What Does the Texas Court of Criminal Appeals Say About Recklessness?
Unpacking the legal standard of recklessness, The Texas Court of Criminal Appeals reasons that…
“Criminal recklessness must not be confused with (or blended into) criminal negligence, a lesser culpable mental state.” Williams v. State, 235 S.W.3d 742, 751 (Tex. Crim. App. 2007). “Criminal negligence depends upon a morally blameworthy failure to appreciate a substantial and unjustifiable risk while recklessness depends upon a more serious moral blameworthiness – the actual disregard of a known substantial and unjustifiable risk.” Id.
Criminal negligence and recklessness differ from one another only in terms of mental state:
- Criminally negligent defendant “ought to be aware” of a substantial and unjustifiable risk;
- Reckless defendant is subjectively aware of an identical risk but disregards it
The two prongs of gross negligence or recklessness are:
- Subjectively, the defendant must have actual awareness of the extreme risk created by his or her conduct.
- Objectively, the defendant’s conduct must involve an extreme degree of risk (the “extreme risk” prong is not satisfied by a remote possibility of injury or high probability of minor harm, but the likelihood of serious injury to the plaintiff).
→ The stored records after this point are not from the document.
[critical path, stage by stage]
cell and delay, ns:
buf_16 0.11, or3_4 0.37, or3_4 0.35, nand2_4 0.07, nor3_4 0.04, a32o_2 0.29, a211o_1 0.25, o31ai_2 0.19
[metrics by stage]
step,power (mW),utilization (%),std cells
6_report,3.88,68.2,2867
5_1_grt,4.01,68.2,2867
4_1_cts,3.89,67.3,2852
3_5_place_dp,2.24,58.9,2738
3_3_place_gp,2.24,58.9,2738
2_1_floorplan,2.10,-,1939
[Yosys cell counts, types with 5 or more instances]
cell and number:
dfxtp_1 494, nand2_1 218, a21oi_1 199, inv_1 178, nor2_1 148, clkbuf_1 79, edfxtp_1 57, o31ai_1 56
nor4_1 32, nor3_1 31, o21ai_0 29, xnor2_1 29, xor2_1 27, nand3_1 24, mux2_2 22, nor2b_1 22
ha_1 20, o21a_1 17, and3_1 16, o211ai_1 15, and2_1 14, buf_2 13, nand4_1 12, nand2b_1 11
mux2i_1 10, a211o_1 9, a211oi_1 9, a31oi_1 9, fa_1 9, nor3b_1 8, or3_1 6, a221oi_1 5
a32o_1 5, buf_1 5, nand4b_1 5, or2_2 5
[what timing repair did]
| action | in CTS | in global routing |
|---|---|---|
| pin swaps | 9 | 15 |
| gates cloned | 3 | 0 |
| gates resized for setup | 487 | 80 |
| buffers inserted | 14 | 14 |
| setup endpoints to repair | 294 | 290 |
Background: an optimization exercise with open tools, aiming at small area, a short achievable clock period and few clock cycles. Do not read the settings as production practice. In this exercise RTL edits were held to simulation tests only and were not proved equivalent to the original.

==> flow/design.v <==
module wts_core (
    input  wire        clk,
    input  wire        rst,         
    input  wire        cmd_valid,
    output wire        cmd_ready,
    input  wire [31:0] cmd,
    input  wire [31:0] arg,
    output reg         resp_valid,
    output reg  [31:0] resp,
    output reg  [2:0]  status,
    output reg  [31:0] fault_cmd
);
    localparam MAXVOICE    = 4;
    localparam FILTER_SLOT = MAXVOICE;
    localparam [32:0] VTIM = 33'd4194304;           
    localparam [15:0] DUR_ATTACK  = 16'd50000;
    localparam [15:0] DUR_DECAY   = 16'd50000;
    localparam [15:0] DUR_RELEASE = 16'd25000;
    localparam [15:0] TICK_RATE   = 16'd25000;
    localparam signed [31:0] FM_START_DEPTH = 32'sd2000;
    localparam signed [31:0] FM_END_DEPTH   = 32'sd200;
    localparam [31:0] MODENV_STEP = ((32'd16777216 / 32'd2048) << 10) / 32'd25000;
    localparam signed [15:0] FULL_SCALE = 16'sd2047;
    localparam [2:0] M_STOP = 3'd0, M_ATTACK = 3'd1, M_DECAY = 3'd2,
                     M_SUSTAIN = 3'd3, M_RELEASE = 3'd4, M_STOPPING = 3'd5;
    localparam [3:0] OP_INIT = 4'h1, OP_GATEON = 4'h2, OP_GATEOFF = 4'h3,
                     OP_SETATK = 4'h4, OP_SETDEC = 4'h5, OP_SETREL = 4'h6,
                     OP_SETSUS = 4'h7, OP_SELWAVE = 4'h8, OP_SETFREQ = 4'h9,
                     OP_SETFMFREQ = 4'hA, OP_SETMODRATIO = 4'hB, OP_SETPW = 4'hC,
                     OP_ENVSTEP = 4'hD, OP_OSCSTEP = 4'hE, OP_OSCSTEPFM = 4'hF;
    localparam [1:0] S_IDLE = 2'd0, S_EXEC = 2'd1, S_DIV1 = 2'd2, S_DIV2 = 2'd3;
    reg [31:0] ep_attack  [0:1];
    reg [31:0] ep_decay   [0:1];
    reg [31:0] ep_release [0:1];
    reg [11:0] ep_sustain [0:1];
    reg [31:0] env_phase  [0:MAXVOICE];
    reg [2:0]  env_mode   [0:MAXVOICE];
    reg [15:0] env_output [0:MAXVOICE];
    reg [15:0] env_rsl    [0:MAXVOICE];
    reg [15:0] osc_note      [0:MAXVOICE-1];
    reg [31:0] osc_cstep     [0:MAXVOICE-1];
    reg [31:0] osc_cphase    [0:MAXVOICE-1];
    reg [31:0] osc_mstep     [0:MAXVOICE-1];
    reg [31:0] osc_mphase    [0:MAXVOICE-1];
    reg [31:0] osc_mephase   [0:MAXVOICE-1];
    reg [31:0] osc_mestep    [0:MAXVOICE-1];
    reg [31:0] osc_vdiff     [0:MAXVOICE-1];
    reg [31:0] osc_cmv       [0:MAXVOICE-1];
    reg [15:0] osc_sample    [0:MAXVOICE-1];
    reg [31:0] osc_ts        [0:MAXVOICE-1];
    reg [1:0]  wave;
    reg [15:0] mod_ratio;
    reg [11:0] pulse_width;
    reg [1:0]  state;
    reg [31:0] c_reg;
    reg [31:0] a_reg;
    assign cmd_ready = (state == S_IDLE);
    wire [3:0] op   = c_reg[31:28];
    wire [7:0] slot = c_reg[27:20];
    wire       cls  = c_reg[19];
    wire [15:0] imm = c_reg[15:0];
    reg [31:0] mbz_mask;
    always @* begin
        case (op)
            OP_INIT:        mbz_mask = 32'hFFFFFFFE;
            OP_GATEON,
            OP_GATEOFF,
            OP_OSCSTEP,
            OP_OSCSTEPFM:   mbz_mask = 32'hF00FFFFF;
            OP_SETATK,
            OP_SETDEC,
            OP_SETREL,
            OP_SETSUS:      mbz_mask = 32'hFFF7F000;
            OP_SELWAVE:     mbz_mask = 32'hFFFFFFFC;
            OP_SETFREQ,
            OP_SETFMFREQ:   mbz_mask = 32'hF00F0000;
            OP_SETMODRATIO: mbz_mask = 32'hFFFF0000;
            OP_SETPW:       mbz_mask = 32'hFFFFF000;
            OP_ENVSTEP:     mbz_mask = 32'hF007FFFF;
            default:        mbz_mask = 32'hF0000000;
        endcase
    end
    wire env_slot_cmd = (op == OP_GATEON) || (op == OP_GATEOFF) || (op == OP_ENVSTEP);
    wire osc_slot_cmd = (op == OP_SETFREQ) || (op == OP_SETFMFREQ) ||
                        (op == OP_OSCSTEP) || (op == OP_OSCSTEPFM);
    wire err_opcode = (op == 4'h0);
    wire err_rsvd   = !err_opcode && ((c_reg & mbz_mask) != {op, 28'h0});
    wire err_slot   = !err_opcode && !err_rsvd &&
                      ((env_slot_cmd && slot > MAXVOICE) ||
                       (osc_slot_cmd && slot >= MAXVOICE));
    wire fault      = err_opcode || err_rsvd || err_slot;
    wire is_div_cmd = (op == OP_SETATK) || (op == OP_SETDEC) || (op == OP_SETREL) ||
                      (op == OP_SETFREQ) || (op == OP_SETFMFREQ);
    wire [2:0] es = slot[2:0];
    wire [1:0] os = slot[1:0];
    localparam DIV_W = 38;
    reg [DIV_W-1:0] div_quo;        
    reg [16:0]      div_rem;
    reg [15:0]      div_den;
    reg [5:0]       div_cnt;
    wire [17:0] div_trial = {div_rem, div_quo[DIV_W-1]} - {2'b00, div_den};
    wire        div_done  = (div_cnt == 6'd0);
    wire [11:0] raw_clamped = (imm[11:0] < 12'd5) ? 12'd5 : imm[11:0];
    reg  [15:0] seg_dur;
    always @* begin
        case (op)
            OP_SETATK: seg_dur = DUR_ATTACK;
            OP_SETDEC: seg_dur = DUR_DECAY;
            default:   seg_dur = DUR_RELEASE;
        endcase
    end
    wire [31:0] e_phase  = env_phase[es];
    wire [2:0]  e_mode   = env_mode[es];
    wire [15:0] e_output = env_output[es];
    wire [15:0] e_rsl    = env_rsl[es];
    wire [31:0] p_attack  = ep_attack[cls];
    wire [31:0] p_decay   = ep_decay[cls];
    wire [31:0] p_release = ep_release[cls];
    wire [11:0] p_sustain = ep_sustain[cls];
    reg  [32:0] e_t;
    reg  [31:0] e_phase_n;
    reg  [2:0]  e_mode_n;
    reg  [15:0] e_output_n;
    wire [11:0] e_idx     = e_t[21:10];
    wire [11:0] e_dec_rd  = 12'd4095 - e_idx;           
    wire [27:0] e_rel_prod = e_dec_rd * e_rsl;
    wire [15:0] e_rel_v   = e_rel_prod[27:12];
    always @* begin
        e_phase_n  = e_phase;
        e_mode_n   = e_mode;
        e_output_n = e_output;
        case (e_mode)
            M_ATTACK:  e_t = {1'b0, e_phase} + {1'b0, p_attack};
            M_DECAY:   e_t = {1'b0, e_phase} + {1'b0, p_decay};
            M_RELEASE: e_t = {1'b0, e_phase} + {1'b0, p_release};
            default:   e_t = {1'b0, e_phase};
        endcase
        case (e_mode)
            M_ATTACK: begin
                if (e_t >= VTIM) begin
                    e_phase_n = 32'd0;
                    e_mode_n  = M_DECAY;
                end else begin
                    e_phase_n  = e_t[31:0];
                    e_output_n = {4'd0, e_idx};
                end
            end
            M_DECAY: begin
                if (e_t >= VTIM || e_dec_rd <= p_sustain) begin
                    e_phase_n  = 32'd0;
                    e_mode_n   = M_SUSTAIN;
                    e_output_n = {4'd0, p_sustain};
                end else begin
                    e_phase_n  = e_t[31:0];
                    e_output_n = {4'd0, e_dec_rd};
                end
            end
            M_SUSTAIN: begin
                e_output_n = {4'd0, p_sustain};
            end
            M_RELEASE: begin
                if (e_t >= VTIM || e_rel_v <= 16'd1) begin
                    e_phase_n  = 32'd0;
                    e_mode_n   = M_STOPPING;
                    e_output_n = 16'd0;
                end else begin
                    e_phase_n  = e_t[31:0];
                    e_output_n = e_rel_v;
                end
            end
            default: ;
        endcase
    end
    wire [31:0] o_cstep  = osc_cstep[os];
    wire [31:0] o_cphase = osc_cphase[os];
    wire [31:0] o_mstep  = osc_mstep[os];
    wire [31:0] o_mphase = osc_mphase[os];
    wire [31:0] o_mephase = osc_mephase[os];
    wire [31:0] o_mestep = osc_mestep[os];
    wire signed [31:0] o_vdiff = osc_vdiff[os];
    wire signed [31:0] o_cmv   = osc_cmv[os];
    wire [31:0] o_cphase_sum = o_cphase + o_cstep;
    wire [31:0] o_cphase_n   = {10'd0, o_cphase_sum[21:0]};
    wire [11:0] o_idx        = o_cphase_n[21:10];
    reg signed [15:0] o_simple_smp;
    always @* begin
        case (wave)
            2'd0: o_simple_smp = $signed({4'd0, o_idx}) - 16'sd2048;           
            2'd1: o_simple_smp = 16'sd2047 - $signed({4'd0, o_idx});           
            2'd2: o_simple_smp = (o_idx < 12'd2048) ?
                                 $signed({3'd0, o_idx, 1'b0}) - 16'sd2048 :
                                 16'sd6142 - $signed({3'd0, o_idx, 1'b0});     
            default: o_simple_smp = (o_idx < pulse_width) ? FULL_SCALE : -FULL_SCALE;
        endcase
    end
    wire [32:0] f_t        = {1'b0, o_mephase} + {1'b0, o_mestep};
    wire [11:0] f_dec_rd   = 12'd4095 - f_t[21:10];
    wire signed [44:0] f_dprod = $signed({1'b0, f_dec_rd}) * o_vdiff;
    wire signed [44:0] f_dscaled = f_dprod >>> 12;
    reg  [31:0] f_mephase_n;
    reg  signed [31:0] f_cmv_n;
    always @* begin
        f_mephase_n = o_mephase;
        f_cmv_n     = o_cmv;
        if ({1'b0, o_mephase} < VTIM) begin
            if (f_t < VTIM) begin
                f_mephase_n = f_t[31:0];
                f_cmv_n     = FM_END_DEPTH + f_dscaled[31:0];
            end else begin
                f_mephase_n = VTIM[31:0];
                f_cmv_n     = FM_END_DEPTH;
            end
        end
    end
    wire [31:0] f_mphase_sum = o_mphase + o_mstep;
    wire [31:0] f_mphase_n   = {10'd0, f_mphase_sum[21:0]};
    wire signed [12:0] f_m   = 13'sd2047 - $signed({1'b0, f_mphase_n[21:10]});
    wire signed [44:0] f_oprod = f_m * f_cmv_n;
    wire signed [44:0] f_oscaled = (f_oprod >>> 10) >>> 1;
    wire [11:0] f_off  = f_oscaled[11:0];                  
    wire [11:0] f_idx  = o_idx + f_off;                    
    wire signed [15:0] f_smp = 16'sd2047 - $signed({4'd0, f_idx});
    wire [31:0] q_step   = div_quo[31:0];
    wire [47:0] m_prod   = q_step * mod_ratio;
    wire [31:0] m_step   = m_prod[39:8];
    integer k;
    always @(posedge clk) begin
        if (rst) begin
            state      <= S_IDLE;
            c_reg      <= 32'd0;
            a_reg      <= 32'd0;
            resp_valid <= 1'b0;
            resp       <= 32'd0;
            status     <= 3'd0;
            fault_cmd  <= 32'd0;
            wave       <= 2'd0;
            mod_ratio  <= 16'd0;
            pulse_width <= 12'd0;
            div_quo    <= {DIV_W{1'b0}};
            div_rem    <= 17'd0;
            div_den    <= 16'd0;
            div_cnt    <= 6'd0;
            for (k = 0; k < 2; k = k + 1) begin
                ep_attack[k]  <= 32'd0;
                ep_decay[k]   <= 32'd0;
                ep_release[k] <= 32'd0;
                ep_sustain[k] <= 12'd0;
            end
            for (k = 0; k <= MAXVOICE; k = k + 1) begin
                env_phase[k]  <= 32'd0;
                env_mode[k]   <= M_STOP;
                env_output[k] <= 16'd0;
                env_rsl[k]    <= 16'd0;
            end
            for (k = 0; k < MAXVOICE; k = k + 1) begin
                osc_note[k]    <= 16'd0;
                osc_cstep[k]   <= 32'd0;
                osc_cphase[k]  <= 32'd0;
                osc_mstep[k]   <= 32'd0;
                osc_mphase[k]  <= 32'd0;
                osc_mephase[k] <= 32'd0;
                osc_mestep[k]  <= 32'd0;
                osc_vdiff[k]   <= 32'd0;
                osc_cmv[k]     <= 32'd0;
                osc_sample[k]  <= 16'd0;
                osc_ts[k]      <= 32'd0;
            end
        end else begin
            resp_valid <= 1'b0;
            case (state)
                S_IDLE: begin
                    if (cmd_valid) begin
                        c_reg <= cmd;
                        a_reg <= arg;
                        state <= S_EXEC;
                    end
                end
                S_EXEC: begin
                    if (fault) begin
                        if (status == 3'd0)
                            fault_cmd <= c_reg;
                        status     <= status | {err_slot, err_rsvd, err_opcode};
                        resp       <= 32'd0;
                        resp_valid <= 1'b1;
                        state      <= S_IDLE;
                    end else if (is_div_cmd) begin
                        div_rem <= 17'd0;
                        div_cnt <= DIV_W;
                        if (op == OP_SETFREQ || op == OP_SETFMFREQ) begin
                            div_quo <= {imm, 22'd0};
                            div_den <= TICK_RATE;
                        end else begin
                            div_quo <= 38'd16777216;
                            div_den <= {4'd0, raw_clamped};
                        end
                        state <= S_DIV1;
                    end else begin
                        resp       <= 32'd0;
                        resp_valid <= 1'b1;
                        state      <= S_IDLE;
                        case (op)
                            OP_INIT: begin
                                for (k = 0; k < 2; k = k + 1) begin
                                    ep_attack[k]  <= 32'd0;
                                    ep_decay[k]   <= 32'd0;
                                    ep_release[k] <= 32'd0;
                                    ep_sustain[k] <= 12'd0;
                                end
                                for (k = 0; k <= MAXVOICE; k = k + 1) begin
                                    env_phase[k]  <= 32'd0;
                                    env_mode[k]   <= M_STOP;
                                    env_output[k] <= 16'd0;
                                    env_rsl[k]    <= 16'd0;
                                end
                            end
                            OP_GATEON: begin
                                env_phase[es]          <= 32'd0;
                                env_mode[es]           <= M_ATTACK;
                                env_phase[FILTER_SLOT] <= 32'd0;
                                env_mode[FILTER_SLOT]  <= M_ATTACK;
                            end
                            OP_GATEOFF: begin
                                env_rsl[es]   <= e_output;
                                env_phase[es] <= 32'd0;
                                env_mode[es]  <= M_RELEASE;
                            end
                            OP_SETSUS:      ep_sustain[cls] <= imm[11:0];
                            OP_SELWAVE:     wave <= imm[1:0];
                            OP_SETMODRATIO: mod_ratio <= imm;
                            OP_SETPW:       pulse_width <= imm[11:0];
                            OP_ENVSTEP: begin
                                env_phase[es]  <= e_phase_n;
                                env_mode[es]   <= e_mode_n;
                                env_output[es] <= e_output_n;
                                resp           <= {16'd0, e_output_n};
                            end
                            OP_OSCSTEP: begin
                                osc_cphase[os] <= o_cphase_n;
                                osc_sample[os] <= o_simple_smp;
                                resp           <= {{16{o_simple_smp[15]}}, o_simple_smp};
                            end
                            OP_OSCSTEPFM: begin
                                osc_mephase[os] <= f_mephase_n;
                                osc_cmv[os]     <= f_cmv_n;
                                osc_cphase[os]  <= o_cphase_n;
                                osc_mphase[os]  <= f_mphase_n;
                                osc_sample[os]  <= f_smp;
                                resp            <= {{16{f_smp[15]}}, f_smp};
                            end
                            default: ;
                        endcase
                    end
                end
                S_DIV1, S_DIV2: begin
                    if (!div_done) begin
                        div_cnt <= div_cnt - 6'd1;
                        if (!div_trial[17]) begin
                            div_rem <= div_trial[16:0];
                            div_quo <= {div_quo[DIV_W-2:0], 1'b1};
                        end else begin
                            div_rem <= {div_rem[15:0], div_quo[DIV_W-1]};
                            div_quo <= {div_quo[DIV_W-2:0], 1'b0};
                        end
                    end else if (state == S_DIV1 &&
                                 (op == OP_SETATK || op == OP_SETDEC || op == OP_SETREL)) begin
                        div_quo <= {div_quo[27:0], 10'd0};
                        div_rem <= 17'd0;
                        div_den <= seg_dur;
                        div_cnt <= DIV_W;
                        state   <= S_DIV2;
                    end else begin
                        resp       <= 32'd0;
                        resp_valid <= 1'b1;
                        state      <= S_IDLE;
                        case (op)
                            OP_SETATK: ep_attack[cls]  <= div_quo[31:0];
                            OP_SETDEC: ep_decay[cls]   <= div_quo[31:0];
                            OP_SETREL: ep_release[cls] <= div_quo[31:0];
                            OP_SETFREQ: begin
                                osc_cstep[os] <= div_quo[31:0];
                                osc_note[os]  <= imm;
                                osc_ts[os]    <= a_reg;
                            end
                            OP_SETFMFREQ: begin
                                osc_cstep[os]   <= div_quo[31:0];
                                osc_mstep[os]   <= m_step;
                                osc_vdiff[os]   <= FM_START_DEPTH - FM_END_DEPTH;
                                osc_mephase[os] <= 32'd0;
                                osc_mestep[os]  <= MODENV_STEP;
                                osc_note[os]    <= imm;
                                osc_ts[os]      <= a_reg;
                            end
                            default: ;
                        endcase
                    end
                end
            endcase
        end
    end
endmodule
- Is the conscious disregard of the risk created by the actor’s conduct;
- Mere lack of foresight, stupidity, irresponsibility, thoughtlessness, ordinary carelessness, however, serious the consequences may be, do not suffice to constitute criminal recklessness;
- Criminal recklessness is of a gross and flagrant character, evincing reckless disregard of human life, or of the safety of persons exposed to its dangerous effects; or that entire want of care which would raise the presumption of a conscious indifference to consequences; or which shows such wantonness or recklessness or a grossly careless disregard of the safety and welfare of the public, or that reckless indifference to the rights of others, which is equivalent to an intentional violation of them.
Recklessness: Texas Case Law Examples
Williams v. State, 235 S.W.3d 742 (Tex. Crim. App. 2007): The defendant was convicted after her children died in an accidental house fire while her boyfriend was babysitting. The defendant took the children to a house without working utilities and left them under her boyfriend’s care with a candle lit in their bedroom. The court held that there was legally insufficient evidence that defendant consciously disregarded a substantial and unjustifiable risk that the children would suffer serious bodily injury in a house fire. The court also said that the defendant’s stupidity did not constitute reckless disregard. The defendant was not criminally responsible for the result
Mills v. State, 742 S.W.2d 831, 1987 Tex. App. LEXIS 9214 (Tex. App. Dallas Dec. 18. 1987, no writ): The defendant’s conviction was upheld where circumstantial evidence supported the conclusion that defendant placed a child in a tub of hot water. The Court found that the jury could reasonably have found defendant acted recklessly with regard to that child’s care in violation of Tex. Penal Code § 6.03(c).
Ehrhardt v. State, No. 06-02-00208-CR, 2003 Tex. App. LEXIS 7248 (Tex. App. Texarkana Aug. 26, 2003): Where the evidence in an assault trial showed defendant struck the victim in the face, the court found that the defendant was reckless as to whether her conduct would result in bodily injury.